▸ **What the task asks**:
Until the line containing "# synth_recipe.tcl (not" has been reproduced, keep reproducing each line of the material below exactly, starting with the first.

═══

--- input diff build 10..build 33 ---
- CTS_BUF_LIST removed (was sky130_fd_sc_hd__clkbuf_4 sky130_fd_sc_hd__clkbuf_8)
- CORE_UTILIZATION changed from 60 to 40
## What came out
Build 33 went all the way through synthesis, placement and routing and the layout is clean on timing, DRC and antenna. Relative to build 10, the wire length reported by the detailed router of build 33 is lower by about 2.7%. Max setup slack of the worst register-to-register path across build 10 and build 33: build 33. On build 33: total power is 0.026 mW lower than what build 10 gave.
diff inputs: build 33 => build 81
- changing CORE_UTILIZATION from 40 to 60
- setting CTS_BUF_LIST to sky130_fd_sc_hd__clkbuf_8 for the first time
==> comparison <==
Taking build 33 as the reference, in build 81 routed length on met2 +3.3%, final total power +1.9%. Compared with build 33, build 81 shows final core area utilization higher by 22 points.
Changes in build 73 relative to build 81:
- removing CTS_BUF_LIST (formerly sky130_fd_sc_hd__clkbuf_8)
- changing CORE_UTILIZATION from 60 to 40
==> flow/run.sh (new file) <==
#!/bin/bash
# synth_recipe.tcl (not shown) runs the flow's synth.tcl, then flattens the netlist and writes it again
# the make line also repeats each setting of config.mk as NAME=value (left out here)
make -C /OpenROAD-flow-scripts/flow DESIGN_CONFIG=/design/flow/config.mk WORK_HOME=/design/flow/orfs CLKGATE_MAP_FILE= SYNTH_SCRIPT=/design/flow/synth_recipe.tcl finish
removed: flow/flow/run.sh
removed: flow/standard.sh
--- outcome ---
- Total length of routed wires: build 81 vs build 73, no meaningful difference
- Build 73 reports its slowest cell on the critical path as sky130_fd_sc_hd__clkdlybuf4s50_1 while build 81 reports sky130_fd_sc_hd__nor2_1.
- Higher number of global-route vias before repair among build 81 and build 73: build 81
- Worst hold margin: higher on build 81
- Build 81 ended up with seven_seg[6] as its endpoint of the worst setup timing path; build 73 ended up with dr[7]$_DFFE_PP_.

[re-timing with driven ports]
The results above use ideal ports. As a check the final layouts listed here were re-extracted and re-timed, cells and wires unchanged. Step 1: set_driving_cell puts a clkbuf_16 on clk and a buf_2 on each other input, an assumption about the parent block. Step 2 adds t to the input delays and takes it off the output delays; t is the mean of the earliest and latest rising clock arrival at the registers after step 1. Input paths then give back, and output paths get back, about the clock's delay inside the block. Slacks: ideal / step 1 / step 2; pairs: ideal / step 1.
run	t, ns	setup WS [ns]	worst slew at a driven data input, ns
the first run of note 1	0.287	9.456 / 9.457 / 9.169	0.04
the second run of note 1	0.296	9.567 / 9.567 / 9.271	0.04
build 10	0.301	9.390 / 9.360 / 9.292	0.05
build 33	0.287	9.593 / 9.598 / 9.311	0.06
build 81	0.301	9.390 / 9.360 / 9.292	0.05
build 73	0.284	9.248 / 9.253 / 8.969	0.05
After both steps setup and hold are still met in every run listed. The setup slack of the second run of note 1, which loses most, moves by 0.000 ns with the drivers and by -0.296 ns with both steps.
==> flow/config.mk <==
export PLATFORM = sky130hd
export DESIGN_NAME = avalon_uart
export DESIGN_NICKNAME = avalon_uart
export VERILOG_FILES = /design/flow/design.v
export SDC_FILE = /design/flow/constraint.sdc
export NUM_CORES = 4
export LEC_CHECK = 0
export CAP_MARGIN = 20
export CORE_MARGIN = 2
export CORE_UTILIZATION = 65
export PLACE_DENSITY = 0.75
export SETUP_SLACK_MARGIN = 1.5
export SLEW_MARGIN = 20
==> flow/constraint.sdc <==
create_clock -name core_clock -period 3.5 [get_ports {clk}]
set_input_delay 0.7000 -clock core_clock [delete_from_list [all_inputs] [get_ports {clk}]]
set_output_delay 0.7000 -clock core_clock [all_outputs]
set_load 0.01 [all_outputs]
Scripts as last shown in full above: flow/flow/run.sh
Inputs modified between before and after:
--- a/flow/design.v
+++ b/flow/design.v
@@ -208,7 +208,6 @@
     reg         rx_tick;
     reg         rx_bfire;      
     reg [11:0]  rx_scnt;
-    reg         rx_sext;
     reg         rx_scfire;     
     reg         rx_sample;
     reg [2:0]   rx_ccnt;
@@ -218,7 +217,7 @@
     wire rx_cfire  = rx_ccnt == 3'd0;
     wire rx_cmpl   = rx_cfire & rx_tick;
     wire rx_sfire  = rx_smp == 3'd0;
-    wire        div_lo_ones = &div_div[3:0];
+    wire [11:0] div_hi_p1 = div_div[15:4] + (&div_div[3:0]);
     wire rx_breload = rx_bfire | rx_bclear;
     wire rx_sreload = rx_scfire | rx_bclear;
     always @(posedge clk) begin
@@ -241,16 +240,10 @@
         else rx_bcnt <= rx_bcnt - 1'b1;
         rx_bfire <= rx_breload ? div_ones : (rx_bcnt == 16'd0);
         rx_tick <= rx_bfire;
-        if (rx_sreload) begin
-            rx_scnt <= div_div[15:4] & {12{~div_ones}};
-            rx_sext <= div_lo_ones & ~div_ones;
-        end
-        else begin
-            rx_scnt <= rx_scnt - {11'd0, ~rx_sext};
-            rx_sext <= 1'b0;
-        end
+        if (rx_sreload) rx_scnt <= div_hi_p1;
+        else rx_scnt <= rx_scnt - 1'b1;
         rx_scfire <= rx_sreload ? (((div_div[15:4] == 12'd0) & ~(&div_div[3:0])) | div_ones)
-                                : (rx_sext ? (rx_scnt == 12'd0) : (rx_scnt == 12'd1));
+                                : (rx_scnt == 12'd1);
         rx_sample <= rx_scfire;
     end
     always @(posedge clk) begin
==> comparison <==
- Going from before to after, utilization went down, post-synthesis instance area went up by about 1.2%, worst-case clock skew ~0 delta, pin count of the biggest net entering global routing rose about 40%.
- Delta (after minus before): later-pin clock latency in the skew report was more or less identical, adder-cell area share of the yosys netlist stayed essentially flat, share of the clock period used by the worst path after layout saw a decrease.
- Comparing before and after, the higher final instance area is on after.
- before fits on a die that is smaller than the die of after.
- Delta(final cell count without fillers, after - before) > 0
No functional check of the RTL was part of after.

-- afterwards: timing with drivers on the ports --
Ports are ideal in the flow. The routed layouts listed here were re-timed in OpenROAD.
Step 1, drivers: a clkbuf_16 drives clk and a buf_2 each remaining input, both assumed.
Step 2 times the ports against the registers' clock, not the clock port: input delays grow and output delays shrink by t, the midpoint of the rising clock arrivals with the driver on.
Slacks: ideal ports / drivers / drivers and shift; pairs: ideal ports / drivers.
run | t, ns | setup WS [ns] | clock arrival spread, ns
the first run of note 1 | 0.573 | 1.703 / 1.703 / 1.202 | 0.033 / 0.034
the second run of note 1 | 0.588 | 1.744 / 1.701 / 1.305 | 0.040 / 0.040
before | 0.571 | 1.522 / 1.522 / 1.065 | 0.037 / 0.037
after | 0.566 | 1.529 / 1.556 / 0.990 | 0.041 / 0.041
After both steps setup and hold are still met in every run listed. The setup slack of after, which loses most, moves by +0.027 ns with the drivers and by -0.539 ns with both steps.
Context: an optimization exercise on an open-source flow, tuned for small area. The choices shown serve that exercise and are no tape-out recipe.
Only simulation tests tie the RTL to the original design; equivalence was not proved.

== try-tundra ==
==> module spinn_driver, before the edit <==
module spinn_driver
(
  input             clk,
  input             rst,
  input      [31:0] pkt_data,
  input             pkt_par,
  input             pkt_vld,
  output            pkt_rdy,
  output reg  [6:0] data_2of7,
  input             ack,
  output      [1:0] dbg_state
);
  localparam IDLE_ST = 2'd0;
  localparam TRAN_ST = 2'd1;
  localparam EOP_ST  = 2'd2;
  function [6:0] code_2of7;
    input [3:0] n;
    case (n)
      4'd0:  code_2of7 = 7'b0010001;
      4'd1:  code_2of7 = 7'b0010010;
      4'd2:  code_2of7 = 7'b0010100;
      4'd3:  code_2of7 = 7'b0011000;
      4'd4:  code_2of7 = 7'b0100001;
      4'd5:  code_2of7 = 7'b0100010;
      4'd6:  code_2of7 = 7'b0100100;
      4'd7:  code_2of7 = 7'b0101000;
      4'd8:  code_2of7 = 7'b1000001;
      4'd9:  code_2of7 = 7'b1000010;
      4'd10: code_2of7 = 7'b1000100;
      4'd11: code_2of7 = 7'b1001000;
      4'd12: code_2of7 = 7'b0000011;
      4'd13: code_2of7 = 7'b0000110;
      4'd14: code_2of7 = 7'b0001100;
      default: code_2of7 = 7'b0001001;
    endcase
  endfunction
  reg  [1:0] state;
  reg        old_ack;
  reg [31:0] buf_data;
  reg  [3:0] cnt;
  wire toggle = old_ack ^ ack;
  wire eop    = (cnt == 4'd10);
  wire first  = (cnt == 4'd1);
  wire st_idle = (state == IDLE_ST);
  wire st_tran = (state == TRAN_ST);
  wire st_eop  = (state == EOP_ST);
  wire       send_first = st_idle & pkt_vld;
  wire       send_next  = st_tran & toggle;
  wire [3:0] nib = send_first ? {3'b000, pkt_par} :
                   first      ? 4'd0 : buf_data[3:0];
  wire [6:0] sym = (send_next & eop) ? 7'b1100000 : code_2of7(nib);
  always @(posedge clk or posedge rst)
    if (rst)
      data_2of7 <= 7'd0;
    else if (send_first | send_next)
      data_2of7 <= data_2of7 ^ sym;
  always @(posedge clk)
    if (send_first | send_next)
      old_ack <= ack;
  always @(posedge clk)
    if (send_first)
      buf_data <= pkt_data;
    else if (send_next & ~first)
      buf_data <= {buf_data[31:28], buf_data[31:4]};
  always @(posedge clk)
    if (send_first)
      cnt <= 4'd1;
    else if (send_next)
      cnt <= cnt + 4'd1;
  assign pkt_rdy = st_idle;
  always @(posedge clk or posedge rst)
    if (rst)
      state <= IDLE_ST;
    else
      case (state)
        IDLE_ST: if (pkt_vld)           state <= TRAN_ST;
        TRAN_ST: if (toggle & eop)      state <= EOP_ST;
        EOP_ST:  if (toggle)            state <= IDLE_ST;
        default: ;
      endcase
  assign dbg_state = state;
endmodule
From an optimization exercise on the open Yosys and OpenROAD flow, aimed at small area and a short achievable clock period; shortcuts taken in it are not production practice. In this exercise RTL edits were held to simulation tests only and were not proved equivalent to the original.

==> flow/design.v <==
module rc_add #(parameter W = 8) (
  input  [W-1:0] a,
  input  [W-1:0] b,
  input          ci,
  output [W-1:0] s,
  output         co
);
  wire [W:0] c;
  assign c[0] = ci;
  genvar i;
  generate
    for (i = 0; i < W; i = i + 1) begin : bc
      assign s[i]   = a[i] ^ b[i] ^ c[i];
      assign c[i+1] = (a[i] & b[i]) | (c[i] & (a[i] ^ b[i]));
    end
  endgenerate
  assign co = c[W];
endmodule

═══

▸ **Exercise answer**:
--- input diff build 10..build 33 ---
- CTS_BUF_LIST removed (was sky130_fd_sc_hd__clkbuf_4 sky130_fd_sc_hd__clkbuf_8)
- CORE_UTILIZATION changed from 60 to 40
## What came out
Build 33 went all the way through synthesis, placement and routing and the layout is clean on timing, DRC and antenna. Relative to build 10, the wire length reported by the detailed router of build 33 is lower by about 2.7%. Max setup slack of the worst register-to-register path across build 10 and build 33: build 33. On build 33: total power is 0.026 mW lower than what build 10 gave.
diff inputs: build 33 => build 81
- changing CORE_UTILIZATION from 40 to 60
- setting CTS_BUF_LIST to sky130_fd_sc_hd__clkbuf_8 for the first time
==> comparison <==
Taking build 33 as the reference, in build 81 routed length on met2 +3.3%, final total power +1.9%. Compared with build 33, build 81 shows final core area utilization higher by 22 points.
Changes in build 73 relative to build 81:
- removing CTS_BUF_LIST (formerly sky130_fd_sc_hd__clkbuf_8)
- changing CORE_UTILIZATION from 60 to 40
==> flow/run.sh (new file) <==
#!/bin/bash
# synth_recipe.tcl (not shown) runs the flow's synth.tcl, then flattens the netlist and writes it again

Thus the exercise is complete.